Example 2 Load in Sequential Order from One Trajectory at a Time In the case of loading data in sequential order for evaluation, the second example loads multiple modalities from two datasets, same as above, but in a trajectory-by-trajectory order. In this setting, the buffer size will change every time it loads the next trajectory. Note that we are loading the entire trajectory into the buffer, so make sure your RAM is big enough with respect to your trajectory length.

python -m data_cacher.example_multidatasets 
      --data-spec data_cacher/dataspec/sample_tartanair_traj.yaml

Under the Hood

Now we talk about the implementation details of this data_cacher, in case people want to support their own dataset or add new functionalities. We first talk about some key components. Then we use KITTI dataset as an example to show how easy it is to add a new dataset.

Features and Assumptions

By design, we make the following assumptions.

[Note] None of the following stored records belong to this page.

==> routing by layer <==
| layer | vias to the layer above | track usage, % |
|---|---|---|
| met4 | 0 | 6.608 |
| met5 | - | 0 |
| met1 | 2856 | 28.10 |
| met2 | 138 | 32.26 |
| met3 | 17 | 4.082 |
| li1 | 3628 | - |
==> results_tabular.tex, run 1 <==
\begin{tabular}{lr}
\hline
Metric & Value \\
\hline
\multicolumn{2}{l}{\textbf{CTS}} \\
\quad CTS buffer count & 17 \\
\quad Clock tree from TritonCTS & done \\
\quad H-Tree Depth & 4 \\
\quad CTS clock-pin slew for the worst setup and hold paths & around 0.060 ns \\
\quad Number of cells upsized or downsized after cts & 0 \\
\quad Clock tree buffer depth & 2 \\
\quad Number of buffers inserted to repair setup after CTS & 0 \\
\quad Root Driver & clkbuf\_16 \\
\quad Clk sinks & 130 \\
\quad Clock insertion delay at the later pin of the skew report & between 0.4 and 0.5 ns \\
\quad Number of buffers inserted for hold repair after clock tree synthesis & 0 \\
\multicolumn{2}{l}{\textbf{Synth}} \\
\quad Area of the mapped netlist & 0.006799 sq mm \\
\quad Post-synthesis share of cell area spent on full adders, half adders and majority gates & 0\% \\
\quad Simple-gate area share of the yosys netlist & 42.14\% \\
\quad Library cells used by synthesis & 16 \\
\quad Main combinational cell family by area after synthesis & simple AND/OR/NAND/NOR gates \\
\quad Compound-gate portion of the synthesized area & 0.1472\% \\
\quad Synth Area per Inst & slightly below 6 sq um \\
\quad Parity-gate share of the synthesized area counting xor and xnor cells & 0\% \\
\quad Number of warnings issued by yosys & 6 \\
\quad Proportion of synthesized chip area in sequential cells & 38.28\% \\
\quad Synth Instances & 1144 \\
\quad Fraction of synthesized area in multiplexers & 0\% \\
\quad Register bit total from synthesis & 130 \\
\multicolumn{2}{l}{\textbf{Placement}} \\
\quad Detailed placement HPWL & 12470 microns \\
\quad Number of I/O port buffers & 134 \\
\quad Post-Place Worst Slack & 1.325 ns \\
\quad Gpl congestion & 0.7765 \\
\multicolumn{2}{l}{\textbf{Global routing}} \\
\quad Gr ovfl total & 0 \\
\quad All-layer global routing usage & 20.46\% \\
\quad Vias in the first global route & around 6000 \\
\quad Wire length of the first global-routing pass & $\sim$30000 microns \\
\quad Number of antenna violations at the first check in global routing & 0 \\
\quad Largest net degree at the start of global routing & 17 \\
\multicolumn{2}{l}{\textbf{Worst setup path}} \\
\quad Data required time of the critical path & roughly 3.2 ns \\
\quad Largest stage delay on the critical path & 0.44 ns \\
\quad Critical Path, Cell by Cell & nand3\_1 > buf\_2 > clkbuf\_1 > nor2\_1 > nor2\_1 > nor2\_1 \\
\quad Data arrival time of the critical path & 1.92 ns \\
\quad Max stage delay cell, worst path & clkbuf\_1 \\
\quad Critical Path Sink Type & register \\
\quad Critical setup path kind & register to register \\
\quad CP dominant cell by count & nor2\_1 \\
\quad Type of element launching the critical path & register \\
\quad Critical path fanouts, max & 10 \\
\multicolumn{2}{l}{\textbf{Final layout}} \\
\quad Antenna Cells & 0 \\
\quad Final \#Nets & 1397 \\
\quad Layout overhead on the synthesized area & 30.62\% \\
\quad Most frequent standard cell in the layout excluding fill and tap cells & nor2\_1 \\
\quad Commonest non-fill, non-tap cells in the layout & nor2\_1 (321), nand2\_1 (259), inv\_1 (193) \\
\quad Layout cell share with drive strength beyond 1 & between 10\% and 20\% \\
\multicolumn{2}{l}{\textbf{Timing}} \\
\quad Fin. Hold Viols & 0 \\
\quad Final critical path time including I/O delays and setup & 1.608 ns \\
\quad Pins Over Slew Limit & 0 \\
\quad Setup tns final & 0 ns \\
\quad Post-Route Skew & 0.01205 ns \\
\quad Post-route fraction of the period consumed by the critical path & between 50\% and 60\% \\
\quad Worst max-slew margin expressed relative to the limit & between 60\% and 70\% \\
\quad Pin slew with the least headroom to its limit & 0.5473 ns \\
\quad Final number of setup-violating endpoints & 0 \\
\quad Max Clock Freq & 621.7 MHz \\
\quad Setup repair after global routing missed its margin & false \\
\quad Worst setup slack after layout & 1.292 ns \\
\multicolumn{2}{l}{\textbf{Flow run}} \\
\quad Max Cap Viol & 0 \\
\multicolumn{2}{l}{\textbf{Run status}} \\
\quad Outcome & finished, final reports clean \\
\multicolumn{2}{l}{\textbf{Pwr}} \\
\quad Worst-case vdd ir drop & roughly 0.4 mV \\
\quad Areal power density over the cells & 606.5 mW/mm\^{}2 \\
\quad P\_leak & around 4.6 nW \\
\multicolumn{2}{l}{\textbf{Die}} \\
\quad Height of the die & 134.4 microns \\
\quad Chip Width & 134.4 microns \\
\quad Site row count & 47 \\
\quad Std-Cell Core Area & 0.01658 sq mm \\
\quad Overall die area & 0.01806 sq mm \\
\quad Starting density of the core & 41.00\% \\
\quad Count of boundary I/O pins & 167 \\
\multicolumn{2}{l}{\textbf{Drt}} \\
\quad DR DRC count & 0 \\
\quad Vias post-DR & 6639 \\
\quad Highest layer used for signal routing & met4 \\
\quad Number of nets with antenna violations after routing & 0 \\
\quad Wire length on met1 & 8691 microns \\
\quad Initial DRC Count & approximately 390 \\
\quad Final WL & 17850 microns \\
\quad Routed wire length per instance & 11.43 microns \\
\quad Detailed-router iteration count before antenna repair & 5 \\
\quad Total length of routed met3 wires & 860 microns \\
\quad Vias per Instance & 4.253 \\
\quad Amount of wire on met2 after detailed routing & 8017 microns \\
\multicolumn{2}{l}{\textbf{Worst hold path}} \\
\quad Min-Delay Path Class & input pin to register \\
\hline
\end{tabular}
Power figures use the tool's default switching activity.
[src/rtl/icache_repl_ctrl_if.sv]
// Lookup/memory-side handshake bundle for the icache refill sequencer.
// master = lookup stage + memory + arrays, slave = icache_repl_ctrl.
`timescale 1ns/1ps
interface icache_repl_ctrl_if #(
   parameter int N_WAY  = 4,
   parameter int SET_W  = 6,
   parameter int LINE_W = 26
);
   logic              miss_i;
   logic [SET_W-1:0]  miss_set_i;
   logic [LINE_W-1:0] miss_line_i;
   logic [N_WAY-1:0]  valid_i;
   logic              hit_i;
   logic [SET_W-1:0]  hit_set_i;
   logic [1:0]        hit_way_i;
   logic              flush_i;
   logic              mem_req_o;
   logic [LINE_W-1:0] mem_addr_o;
   logic              mem_gnt_i;
   logic              mem_rvalid_i;
   logic              mem_err_i;
   logic [N_WAY-1:0]  way_we_o;
   logic [SET_W-1:0]  fill_set_o;
   logic              inval_all_o;
   logic              done_o;
   logic              err_o;
   logic              busy_o;

   modport master (
      output miss_i, miss_set_i, miss_line_i, valid_i, hit_i, hit_set_i, hit_way_i, flush_i,
             mem_gnt_i, mem_rvalid_i, mem_err_i,
      input  mem_req_o, mem_addr_o, way_we_o, fill_set_o, inval_all_o, done_o, err_o, busy_o
   );

   modport slave (
      input  miss_i, miss_set_i, miss_line_i, valid_i, hit_i, hit_set_i, hit_way_i, flush_i,
             mem_gnt_i, mem_rvalid_i, mem_err_i,
      output mem_req_o, mem_addr_o, way_we_o, fill_set_o, inval_all_o, done_o, err_o, busy_o
   );
endinterface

  • Data is organized in trajectories
  • Each trajectory contains multiple modalities, which are organized in different folders
  • Different modalities are temporally aligned. It is only supported that one modality has a higher frequency that is an integral multiple of other modalities. For example, in TartanAir, images are at 10 Hz and IMU is at 100 Hz.

Key components

Data spec file is used by both low-level interface DataCacher and high-level interface MultiDatasets. It defines what modalities you want to load and how you want to load them (size, length, skip, stride, etc.). It also allows you to load dataset-specific parameters such as camera intrinsics. This file will be parsed by ConfigParser.

1:
  file: "$YOURDIR/data/tartan_train.txt"
  modality: 
    "depth_left":
      "depth":
        cacher_size: [160, 120]
        length: 1
    "flow":
      "flow":
        cacher_size: [320, 240]
        length: 1
      "mask":
        cacher_size: [160, 120]
        length: 1
  cacher:
    data_root_key: tartan 
    data_root_path_override: $YOUR_DATA_ROOT
    subset_framenum: 200
    worker_num: 0
    load_traj: false
  dataset:
    frame_skip: 0
    seq_stride: 1
    frame_dir: true
  parameter:
    intrinsics: [640, 640, 320, 320, 320, 320]
    intrinsics_scale: [0.25, 0.25]
    fxbl: 80

DataSplitter describes how the whole dataset is split into subsets, either depending on the number of frames or by trajectories.

TrajBuffer is the data structure used for organizing the multi-modal data in RAM. It uses RAMBuffer, which is based on multiprocessing.Array to store data in RAM.

modality_type handles dataset-specific things such as how modalities are organized and how different types of files are loaded.

Extend to a New Dataset

  1. Download an example KITTI trajectory
wget https://cmu.box.com/shared/static/nw3bi7x5vng2xy296ndxt19uozpk64jq.zip -O data/KITTI_10.zip
unzip -q data/KITTI_10.zip -d KITTI_10/
  1. Add a new script kitti_types.py under modality_type folder.

  2. Define a data spec file as dataspec/sample_kitti.py, and change the data_root_path_override.

  3. Run the MultiDataset:

python -m data_cacher.example_multidatasets_kitti 
      --data-spec data_cacher/dataspec/sample_kitti.yaml